Be strong around her.


You are a paycheck. 
Her BFF is her lovechick.

She does not like clingy?
Be Teflon Don!!

The little lady wheels in her head will spin madly.


Just Sayin'




The Martian-


----------



## SunCMars

Oh, do not be her sperm donor.

Soon, she may be using you to get her pregnant. Once pregnant, you are gone.
And you will then have 18 years of child support.

Get snipped without telling her?

Unless, you want children.
If you divorce and remarry, the next wife may want children??

A tough call.

If she is on birth control pills monitor her usage of them. 
Secretly count her pills, make sure she keeps taking them.

What a crappy way to live!


----------



## FieryHairedLady

I am a female and I do not cuddle with any of my female friends. I do not stroke their hair either. If someone gets a new hair cut and I think it is cute, I may touch it. For like a second. No hand holding either.


----------



## zookeeper

Don't become distracted by the possible sexual part of the situation. That is not the most significant issue here. It is the behavior that you can see that you should be concerned with.

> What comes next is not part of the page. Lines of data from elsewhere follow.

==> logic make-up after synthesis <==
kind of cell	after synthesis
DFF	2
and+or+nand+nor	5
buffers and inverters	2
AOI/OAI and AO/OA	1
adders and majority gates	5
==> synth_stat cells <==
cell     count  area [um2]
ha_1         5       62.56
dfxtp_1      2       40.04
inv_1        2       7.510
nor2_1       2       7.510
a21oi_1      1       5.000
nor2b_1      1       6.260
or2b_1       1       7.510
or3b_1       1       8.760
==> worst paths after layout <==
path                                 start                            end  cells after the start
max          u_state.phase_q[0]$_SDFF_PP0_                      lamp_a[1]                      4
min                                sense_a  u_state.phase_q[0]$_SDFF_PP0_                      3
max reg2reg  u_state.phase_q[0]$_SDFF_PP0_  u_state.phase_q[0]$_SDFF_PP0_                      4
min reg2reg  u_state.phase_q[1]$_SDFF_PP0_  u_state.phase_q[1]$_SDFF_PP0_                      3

If you had some way of knowing with absolute certainty that she is not sexually involved with this woman, would that knowledge make everything better? Would you accept things as they are as long as there is no sex between them. I can't imagine you would.

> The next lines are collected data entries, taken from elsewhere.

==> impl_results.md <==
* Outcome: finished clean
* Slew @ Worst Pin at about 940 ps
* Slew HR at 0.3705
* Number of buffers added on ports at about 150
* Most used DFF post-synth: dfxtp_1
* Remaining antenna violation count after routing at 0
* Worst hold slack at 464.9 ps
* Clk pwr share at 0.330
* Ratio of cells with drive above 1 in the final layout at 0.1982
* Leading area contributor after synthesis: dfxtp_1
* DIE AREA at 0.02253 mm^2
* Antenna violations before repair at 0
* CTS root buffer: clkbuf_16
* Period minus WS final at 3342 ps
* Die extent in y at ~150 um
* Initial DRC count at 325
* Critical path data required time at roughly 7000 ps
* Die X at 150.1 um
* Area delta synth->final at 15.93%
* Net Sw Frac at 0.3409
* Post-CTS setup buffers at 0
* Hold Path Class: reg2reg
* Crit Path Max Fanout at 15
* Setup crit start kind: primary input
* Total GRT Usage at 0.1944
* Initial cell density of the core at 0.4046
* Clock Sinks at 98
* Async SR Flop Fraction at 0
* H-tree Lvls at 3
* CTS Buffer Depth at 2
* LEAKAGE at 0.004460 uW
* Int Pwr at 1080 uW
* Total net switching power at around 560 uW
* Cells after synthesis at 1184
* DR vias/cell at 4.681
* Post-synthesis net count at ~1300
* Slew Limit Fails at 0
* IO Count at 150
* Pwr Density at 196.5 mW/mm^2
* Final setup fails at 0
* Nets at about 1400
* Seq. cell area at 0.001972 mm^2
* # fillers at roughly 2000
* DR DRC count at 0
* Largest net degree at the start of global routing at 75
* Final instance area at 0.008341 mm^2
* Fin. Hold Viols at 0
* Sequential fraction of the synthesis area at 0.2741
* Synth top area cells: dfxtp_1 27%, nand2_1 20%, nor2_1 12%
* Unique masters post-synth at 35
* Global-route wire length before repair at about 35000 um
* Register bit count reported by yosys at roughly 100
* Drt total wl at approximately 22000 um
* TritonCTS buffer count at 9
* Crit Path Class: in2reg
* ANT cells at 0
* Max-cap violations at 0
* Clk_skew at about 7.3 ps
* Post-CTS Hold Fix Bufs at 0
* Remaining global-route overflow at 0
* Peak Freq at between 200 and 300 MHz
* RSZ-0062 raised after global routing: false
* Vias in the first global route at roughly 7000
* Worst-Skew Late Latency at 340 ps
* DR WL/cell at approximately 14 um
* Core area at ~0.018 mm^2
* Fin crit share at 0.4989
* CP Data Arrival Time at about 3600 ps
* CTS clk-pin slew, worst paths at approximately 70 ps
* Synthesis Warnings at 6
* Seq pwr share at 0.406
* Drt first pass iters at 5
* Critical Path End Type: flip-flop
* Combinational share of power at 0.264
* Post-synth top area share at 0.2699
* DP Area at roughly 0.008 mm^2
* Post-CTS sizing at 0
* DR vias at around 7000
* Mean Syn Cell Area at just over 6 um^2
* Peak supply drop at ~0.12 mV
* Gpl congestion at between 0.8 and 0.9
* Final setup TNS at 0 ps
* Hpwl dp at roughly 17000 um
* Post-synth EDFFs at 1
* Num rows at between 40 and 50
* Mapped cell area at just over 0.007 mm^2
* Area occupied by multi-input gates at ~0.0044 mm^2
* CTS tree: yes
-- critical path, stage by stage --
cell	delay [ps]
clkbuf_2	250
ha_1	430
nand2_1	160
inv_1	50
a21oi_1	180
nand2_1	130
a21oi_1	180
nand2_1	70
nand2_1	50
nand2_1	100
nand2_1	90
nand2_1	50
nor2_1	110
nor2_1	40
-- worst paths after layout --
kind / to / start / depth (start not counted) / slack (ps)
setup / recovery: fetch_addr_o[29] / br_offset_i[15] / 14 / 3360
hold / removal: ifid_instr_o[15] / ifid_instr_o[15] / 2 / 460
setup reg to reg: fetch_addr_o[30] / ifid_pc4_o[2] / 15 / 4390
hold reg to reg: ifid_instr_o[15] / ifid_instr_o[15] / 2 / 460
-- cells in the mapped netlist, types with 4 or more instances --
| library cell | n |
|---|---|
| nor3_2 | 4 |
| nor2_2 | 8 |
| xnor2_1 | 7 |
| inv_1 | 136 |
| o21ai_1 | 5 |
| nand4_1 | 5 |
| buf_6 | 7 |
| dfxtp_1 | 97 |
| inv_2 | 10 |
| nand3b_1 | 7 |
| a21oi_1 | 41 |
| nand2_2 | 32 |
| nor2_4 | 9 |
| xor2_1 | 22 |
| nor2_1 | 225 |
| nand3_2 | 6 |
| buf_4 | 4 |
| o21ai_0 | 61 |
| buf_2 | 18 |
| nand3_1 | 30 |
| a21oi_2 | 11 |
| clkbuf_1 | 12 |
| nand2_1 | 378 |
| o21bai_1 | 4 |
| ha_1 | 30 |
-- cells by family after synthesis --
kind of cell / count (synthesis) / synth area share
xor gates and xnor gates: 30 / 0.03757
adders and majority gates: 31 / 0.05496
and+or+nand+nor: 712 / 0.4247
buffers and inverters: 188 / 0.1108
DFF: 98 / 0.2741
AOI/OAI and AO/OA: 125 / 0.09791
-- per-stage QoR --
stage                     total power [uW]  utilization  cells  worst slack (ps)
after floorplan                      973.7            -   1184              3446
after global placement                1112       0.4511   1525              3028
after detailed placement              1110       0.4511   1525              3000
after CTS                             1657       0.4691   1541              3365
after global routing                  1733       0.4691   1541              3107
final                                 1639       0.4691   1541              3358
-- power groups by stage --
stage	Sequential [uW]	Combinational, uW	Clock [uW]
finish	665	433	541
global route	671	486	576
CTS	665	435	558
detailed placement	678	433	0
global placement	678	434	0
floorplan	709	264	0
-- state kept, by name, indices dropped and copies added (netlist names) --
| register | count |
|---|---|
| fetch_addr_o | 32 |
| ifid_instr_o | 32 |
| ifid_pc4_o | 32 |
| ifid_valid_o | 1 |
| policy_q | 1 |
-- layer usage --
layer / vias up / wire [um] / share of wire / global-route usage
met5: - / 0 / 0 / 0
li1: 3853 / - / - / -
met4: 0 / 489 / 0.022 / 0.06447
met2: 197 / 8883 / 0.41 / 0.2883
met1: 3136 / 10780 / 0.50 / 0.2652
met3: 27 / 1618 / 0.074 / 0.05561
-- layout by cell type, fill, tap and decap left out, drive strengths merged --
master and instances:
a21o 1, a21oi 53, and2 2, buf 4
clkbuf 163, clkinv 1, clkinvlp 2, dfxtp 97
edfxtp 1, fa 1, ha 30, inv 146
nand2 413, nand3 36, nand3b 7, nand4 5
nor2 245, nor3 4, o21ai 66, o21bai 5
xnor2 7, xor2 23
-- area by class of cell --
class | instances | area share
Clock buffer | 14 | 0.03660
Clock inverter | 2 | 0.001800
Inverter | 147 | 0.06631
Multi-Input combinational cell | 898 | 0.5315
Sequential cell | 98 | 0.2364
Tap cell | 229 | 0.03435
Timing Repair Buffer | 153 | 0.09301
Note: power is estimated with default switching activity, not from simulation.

Your wife is giving her attention, intimacy, affection, etc. to someone else. You are not the primary person in her life. She values her relationship with this woman more than the one she has with you. Is that ok with you? Does she agree that this is a problem that needs work? 

If she is not willing to work to change the situation, you have a fairly straightforward problem. Are you willing to live like this or not? If my wife ever expressed that she placed more importance on a friendship than our marriage, she wouldn't have to choose. Our marriage is far from perfect, but commitment and loyalty are a deal-breaker for me. 

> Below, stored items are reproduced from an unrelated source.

### config.mk
export PLATFORM = sky130hd
export DESIGN_NAME = i2c_tgt_stretch
export DESIGN_NICKNAME = d
export VERILOG_FILES = /design/src/rtl/i2c_tgt_pkg.sv /design/src/rtl/i2c_tgt_sync.sv /design/src/rtl/i2c_tgt_ctl.sv /design/src/rtl/i2c_tgt_match.sv /design/src/rtl/i2c_tgt_stretch.sv
export SDC_FILE = /design/constraint.sdc
export NUM_CORES = 1
export LEC_CHECK = 0
export ABC_AREA = 1
export BUFFER_PORTS_ARGS = -buffer_cell sky130_fd_sc_hd__buf_2
export CORE_MARGIN = 3
export CORE_UTILIZATION = 55
export DETAILED_ROUTE_END_ITERATION = 6
export PLACE_DENSITY = 0.79
export SLEW_MARGIN = 15
export SYNTH_ARGS = -nofsm -noshare
export SYNTH_HDL_FRONTEND = slang
export SYNTH_SLANG_ARGS = --single-unit
export TNS_END_PERCENT = 1
### constraint.sdc
create_clock -name clk -period 2.39 [get_ports clk]
set_clock_uncertainty 0.2 [all_clocks]
set_input_delay 0.1195 -clock clk [delete_from_list [all_inputs] [get_ports clk]]
set_output_delay 0.1195 -clock clk [all_outputs]
set_load 0.03 [all_outputs]
### src/rtl/i2c_tgt_pkg.sv
package i2c_tgt_pkg;
  localparam int BYTE_W = 8;
  localparam int ADDR_W = 10;
  localparam int CFG_W  = 6;
  localparam int CFG_REL = 0;
  localparam int CFG_STR = 1;
  localparam int CFG_GCE = 2;
  localparam int CFG_ANY = 3;
  localparam int CFG_TEN = 4;
  localparam int CFG_EN  = 5;
  localparam logic [4:0] TEN_HDR = 5'b11110;

  typedef enum logic [2:0] {
    ST_IDLE, ST_ADR1, ST_ADR2, ST_RXB, ST_TXB, ST_ACK, ST_ATX
  } tgt_state_e;
endpackage

### src/rtl/i2c_tgt_sync.sv
module i2c_tgt_sync #(
  parameter int WIDTH  = 2,
  parameter int STAGES = 2
) (
  input  logic             clk,
  input  logic             rst,
  input  logic [WIDTH-1:0] din,
  output logic [WIDTH-1:0] dout,
  output logic [WIDTH-1:0] dprev
);
  logic [WIDTH-1:0] pipe [STAGES+1];

  always_ff @(posedge clk) begin
    if (rst) begin
      for (int i = 0; i <= STAGES; i++) pipe[i] <= '1;
    end else begin
      pipe[0] <= din;
      for (int i = 1; i <= STAGES; i++) pipe[i] <= pipe[i-1];
    end
  end

  assign dout  = pipe[STAGES-1];
  assign dprev = pipe[STAGES];
endmodule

For the record, I expect that this situation will only deteriorate further. Any demands or expectations you have of her will be labeled controlling, needy, weak, selfish...you'll be the villain and her friend will be only too happy to foment conflict between you and your wife. Whatever you do, don't have a kid with her as long as these issues exist. If she is indeed having an affair with this woman, the sex you are having with your wife may be just to provide a child for the future family the two of them are planning. With your cash subsidy, of course.


----------



## Andy1001

Xrdx said:


> Thank you for the advice, I have confronted my wife multiple times and even broken down crying in front of her to tell the truth, but I get the same answer they are just friends! I don't know what to do she's never given me any reason to think she is bi or more!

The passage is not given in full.